---------- AVAILABLE RECORDS

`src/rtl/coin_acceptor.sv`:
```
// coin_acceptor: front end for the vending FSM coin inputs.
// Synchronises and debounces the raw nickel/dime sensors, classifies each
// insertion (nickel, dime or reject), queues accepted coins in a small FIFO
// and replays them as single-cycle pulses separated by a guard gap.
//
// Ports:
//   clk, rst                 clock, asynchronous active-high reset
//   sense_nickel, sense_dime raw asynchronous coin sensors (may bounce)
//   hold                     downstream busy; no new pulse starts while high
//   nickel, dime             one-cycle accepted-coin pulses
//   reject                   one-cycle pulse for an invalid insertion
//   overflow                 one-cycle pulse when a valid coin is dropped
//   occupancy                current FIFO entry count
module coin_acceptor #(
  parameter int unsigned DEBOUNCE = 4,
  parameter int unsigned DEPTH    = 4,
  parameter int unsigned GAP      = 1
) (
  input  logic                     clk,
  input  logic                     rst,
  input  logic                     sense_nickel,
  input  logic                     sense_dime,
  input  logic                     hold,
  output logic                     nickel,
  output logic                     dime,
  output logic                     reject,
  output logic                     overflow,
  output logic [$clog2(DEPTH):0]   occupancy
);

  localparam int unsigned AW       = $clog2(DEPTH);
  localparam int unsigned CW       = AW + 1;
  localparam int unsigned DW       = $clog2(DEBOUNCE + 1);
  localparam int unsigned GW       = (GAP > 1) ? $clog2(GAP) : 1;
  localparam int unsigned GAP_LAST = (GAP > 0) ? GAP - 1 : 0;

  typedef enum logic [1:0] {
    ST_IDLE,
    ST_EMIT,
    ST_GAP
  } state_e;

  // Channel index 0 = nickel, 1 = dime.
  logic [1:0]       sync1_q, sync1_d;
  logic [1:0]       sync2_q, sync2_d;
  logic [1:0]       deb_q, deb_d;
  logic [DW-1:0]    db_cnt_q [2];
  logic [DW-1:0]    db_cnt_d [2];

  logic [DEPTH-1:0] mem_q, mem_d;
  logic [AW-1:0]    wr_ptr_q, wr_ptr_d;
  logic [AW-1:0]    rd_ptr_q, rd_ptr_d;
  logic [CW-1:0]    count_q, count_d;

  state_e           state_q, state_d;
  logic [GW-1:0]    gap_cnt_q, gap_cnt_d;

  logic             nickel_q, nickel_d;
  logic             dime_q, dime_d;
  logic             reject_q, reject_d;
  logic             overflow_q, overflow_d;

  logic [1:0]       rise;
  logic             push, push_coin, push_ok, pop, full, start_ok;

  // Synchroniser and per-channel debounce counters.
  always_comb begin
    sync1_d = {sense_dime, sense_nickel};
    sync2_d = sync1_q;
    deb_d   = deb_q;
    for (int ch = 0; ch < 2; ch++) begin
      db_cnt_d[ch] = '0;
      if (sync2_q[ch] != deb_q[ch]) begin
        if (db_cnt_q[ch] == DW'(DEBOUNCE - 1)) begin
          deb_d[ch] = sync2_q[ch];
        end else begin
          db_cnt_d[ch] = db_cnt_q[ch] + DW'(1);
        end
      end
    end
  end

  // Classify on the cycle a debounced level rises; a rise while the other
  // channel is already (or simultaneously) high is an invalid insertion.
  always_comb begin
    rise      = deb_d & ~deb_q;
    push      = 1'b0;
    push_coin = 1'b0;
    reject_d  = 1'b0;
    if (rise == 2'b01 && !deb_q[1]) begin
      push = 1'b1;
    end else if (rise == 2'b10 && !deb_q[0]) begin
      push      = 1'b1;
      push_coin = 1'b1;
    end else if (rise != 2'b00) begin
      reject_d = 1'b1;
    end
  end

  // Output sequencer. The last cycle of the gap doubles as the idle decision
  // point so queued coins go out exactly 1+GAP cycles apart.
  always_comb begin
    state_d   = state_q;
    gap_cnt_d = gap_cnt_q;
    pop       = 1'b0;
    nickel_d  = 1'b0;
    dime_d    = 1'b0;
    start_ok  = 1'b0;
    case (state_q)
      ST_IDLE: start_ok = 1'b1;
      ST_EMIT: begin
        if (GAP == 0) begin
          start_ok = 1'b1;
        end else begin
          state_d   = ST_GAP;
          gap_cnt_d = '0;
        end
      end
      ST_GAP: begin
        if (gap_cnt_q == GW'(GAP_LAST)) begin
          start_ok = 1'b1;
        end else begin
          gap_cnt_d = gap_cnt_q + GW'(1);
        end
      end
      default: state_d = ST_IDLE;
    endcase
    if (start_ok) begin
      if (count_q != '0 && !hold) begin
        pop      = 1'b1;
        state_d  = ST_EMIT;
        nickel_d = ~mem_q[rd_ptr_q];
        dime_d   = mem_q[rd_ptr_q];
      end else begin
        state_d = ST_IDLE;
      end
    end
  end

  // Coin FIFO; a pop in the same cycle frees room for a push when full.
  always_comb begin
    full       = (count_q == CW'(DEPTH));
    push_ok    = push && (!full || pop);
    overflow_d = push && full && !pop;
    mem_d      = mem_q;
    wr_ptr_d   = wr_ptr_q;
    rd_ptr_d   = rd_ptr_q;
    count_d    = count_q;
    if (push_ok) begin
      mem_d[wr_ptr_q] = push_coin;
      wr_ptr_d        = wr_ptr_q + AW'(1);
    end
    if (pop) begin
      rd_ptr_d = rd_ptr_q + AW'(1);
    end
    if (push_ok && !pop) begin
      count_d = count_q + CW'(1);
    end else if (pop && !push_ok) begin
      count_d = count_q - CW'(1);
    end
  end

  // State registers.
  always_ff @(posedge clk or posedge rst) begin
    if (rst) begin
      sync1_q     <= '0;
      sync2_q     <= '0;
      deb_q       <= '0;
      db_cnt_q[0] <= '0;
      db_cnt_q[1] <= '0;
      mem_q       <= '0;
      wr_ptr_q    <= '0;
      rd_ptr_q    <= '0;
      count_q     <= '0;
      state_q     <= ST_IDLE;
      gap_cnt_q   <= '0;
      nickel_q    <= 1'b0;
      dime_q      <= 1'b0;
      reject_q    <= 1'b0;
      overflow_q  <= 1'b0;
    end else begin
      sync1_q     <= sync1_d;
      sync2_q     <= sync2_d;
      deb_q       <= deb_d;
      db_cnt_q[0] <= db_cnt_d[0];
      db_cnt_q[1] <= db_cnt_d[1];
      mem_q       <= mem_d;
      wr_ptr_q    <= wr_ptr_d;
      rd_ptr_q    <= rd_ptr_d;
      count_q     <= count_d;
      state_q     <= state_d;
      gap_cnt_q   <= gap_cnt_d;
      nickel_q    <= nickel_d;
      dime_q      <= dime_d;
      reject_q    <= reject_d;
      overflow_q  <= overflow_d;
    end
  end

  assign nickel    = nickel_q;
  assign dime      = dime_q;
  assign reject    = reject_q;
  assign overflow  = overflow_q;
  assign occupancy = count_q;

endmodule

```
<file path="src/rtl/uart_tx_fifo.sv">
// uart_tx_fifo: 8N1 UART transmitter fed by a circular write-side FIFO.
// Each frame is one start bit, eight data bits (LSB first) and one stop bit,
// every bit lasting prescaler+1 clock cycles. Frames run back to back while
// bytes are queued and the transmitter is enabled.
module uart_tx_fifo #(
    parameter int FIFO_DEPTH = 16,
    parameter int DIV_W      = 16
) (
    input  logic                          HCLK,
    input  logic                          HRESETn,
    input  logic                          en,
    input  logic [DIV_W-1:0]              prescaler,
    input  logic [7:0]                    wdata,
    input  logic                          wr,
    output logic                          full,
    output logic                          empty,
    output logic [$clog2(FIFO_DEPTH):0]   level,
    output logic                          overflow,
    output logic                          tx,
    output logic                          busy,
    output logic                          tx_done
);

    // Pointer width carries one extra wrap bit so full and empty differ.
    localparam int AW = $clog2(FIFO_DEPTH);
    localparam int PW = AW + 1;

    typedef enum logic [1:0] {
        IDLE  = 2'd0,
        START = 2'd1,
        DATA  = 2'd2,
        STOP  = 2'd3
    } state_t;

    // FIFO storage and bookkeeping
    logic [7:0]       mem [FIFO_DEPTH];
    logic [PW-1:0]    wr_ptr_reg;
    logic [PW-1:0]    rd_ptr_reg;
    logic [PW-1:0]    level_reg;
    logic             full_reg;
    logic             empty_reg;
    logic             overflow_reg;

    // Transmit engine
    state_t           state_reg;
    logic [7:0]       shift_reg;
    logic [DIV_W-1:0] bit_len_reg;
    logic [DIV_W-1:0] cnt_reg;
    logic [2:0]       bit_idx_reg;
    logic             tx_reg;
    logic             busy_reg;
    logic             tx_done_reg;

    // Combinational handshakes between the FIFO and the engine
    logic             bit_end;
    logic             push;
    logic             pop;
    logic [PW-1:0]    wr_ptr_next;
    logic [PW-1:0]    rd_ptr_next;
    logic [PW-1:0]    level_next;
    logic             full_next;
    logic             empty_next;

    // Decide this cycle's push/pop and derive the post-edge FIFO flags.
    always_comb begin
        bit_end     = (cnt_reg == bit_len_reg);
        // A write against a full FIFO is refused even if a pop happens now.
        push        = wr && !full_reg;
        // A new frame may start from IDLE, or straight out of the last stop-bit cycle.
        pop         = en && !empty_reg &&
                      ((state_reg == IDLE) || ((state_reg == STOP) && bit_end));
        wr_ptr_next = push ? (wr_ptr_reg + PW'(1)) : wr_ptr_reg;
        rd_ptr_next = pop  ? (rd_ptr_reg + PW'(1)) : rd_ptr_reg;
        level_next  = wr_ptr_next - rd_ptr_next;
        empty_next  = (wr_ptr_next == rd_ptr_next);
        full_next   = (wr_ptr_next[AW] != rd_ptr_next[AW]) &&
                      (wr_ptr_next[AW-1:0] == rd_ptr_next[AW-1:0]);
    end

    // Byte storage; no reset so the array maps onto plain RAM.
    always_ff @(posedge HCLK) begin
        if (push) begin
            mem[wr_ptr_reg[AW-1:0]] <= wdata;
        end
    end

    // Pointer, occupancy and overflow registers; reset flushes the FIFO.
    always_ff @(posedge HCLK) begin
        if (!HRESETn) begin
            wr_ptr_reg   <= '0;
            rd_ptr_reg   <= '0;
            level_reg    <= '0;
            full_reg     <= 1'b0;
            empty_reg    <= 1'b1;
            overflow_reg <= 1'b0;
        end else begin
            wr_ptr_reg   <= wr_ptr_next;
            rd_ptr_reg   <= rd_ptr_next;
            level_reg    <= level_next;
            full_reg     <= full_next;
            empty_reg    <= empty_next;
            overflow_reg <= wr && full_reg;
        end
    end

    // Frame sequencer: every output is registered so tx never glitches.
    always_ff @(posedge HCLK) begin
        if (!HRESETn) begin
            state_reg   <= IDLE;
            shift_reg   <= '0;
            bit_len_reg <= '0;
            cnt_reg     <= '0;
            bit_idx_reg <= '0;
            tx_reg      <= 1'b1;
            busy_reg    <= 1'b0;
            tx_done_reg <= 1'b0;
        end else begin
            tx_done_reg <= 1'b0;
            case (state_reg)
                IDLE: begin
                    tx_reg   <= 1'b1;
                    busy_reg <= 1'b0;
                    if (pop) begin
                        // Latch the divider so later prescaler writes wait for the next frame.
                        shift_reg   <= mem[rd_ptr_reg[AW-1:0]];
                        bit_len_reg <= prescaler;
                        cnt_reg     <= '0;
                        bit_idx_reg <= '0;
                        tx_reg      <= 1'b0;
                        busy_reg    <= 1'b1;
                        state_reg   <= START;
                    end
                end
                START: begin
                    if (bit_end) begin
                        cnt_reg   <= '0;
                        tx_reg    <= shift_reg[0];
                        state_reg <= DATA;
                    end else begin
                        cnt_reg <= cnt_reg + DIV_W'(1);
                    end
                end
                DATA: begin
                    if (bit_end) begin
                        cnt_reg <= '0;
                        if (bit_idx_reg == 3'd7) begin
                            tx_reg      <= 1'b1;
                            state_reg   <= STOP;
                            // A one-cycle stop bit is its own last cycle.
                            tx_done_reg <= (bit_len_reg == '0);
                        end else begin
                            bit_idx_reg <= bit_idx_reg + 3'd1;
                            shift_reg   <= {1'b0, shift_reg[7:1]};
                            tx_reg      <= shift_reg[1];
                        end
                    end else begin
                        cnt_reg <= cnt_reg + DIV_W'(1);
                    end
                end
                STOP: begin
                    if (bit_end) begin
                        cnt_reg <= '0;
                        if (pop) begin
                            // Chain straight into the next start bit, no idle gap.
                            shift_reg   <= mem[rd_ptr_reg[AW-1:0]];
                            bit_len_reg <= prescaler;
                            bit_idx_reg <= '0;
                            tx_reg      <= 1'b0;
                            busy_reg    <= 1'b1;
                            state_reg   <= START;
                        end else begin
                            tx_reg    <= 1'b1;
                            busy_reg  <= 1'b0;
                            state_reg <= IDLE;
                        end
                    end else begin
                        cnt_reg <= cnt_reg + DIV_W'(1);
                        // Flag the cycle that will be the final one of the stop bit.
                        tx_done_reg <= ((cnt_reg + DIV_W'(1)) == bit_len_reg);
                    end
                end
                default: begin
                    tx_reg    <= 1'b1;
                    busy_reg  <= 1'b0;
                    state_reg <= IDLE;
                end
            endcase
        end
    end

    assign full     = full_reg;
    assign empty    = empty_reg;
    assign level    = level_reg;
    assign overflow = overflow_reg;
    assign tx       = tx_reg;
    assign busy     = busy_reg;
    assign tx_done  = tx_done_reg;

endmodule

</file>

--------------------

* **TASK DIRECTIONS**
Reproduce every line of the material above that has the string "invalid".

* **REPLY TO THE TASK**
//   reject                   one-cycle pulse for an invalid insertion
  // channel is already (or simultaneously) high is an invalid insertion.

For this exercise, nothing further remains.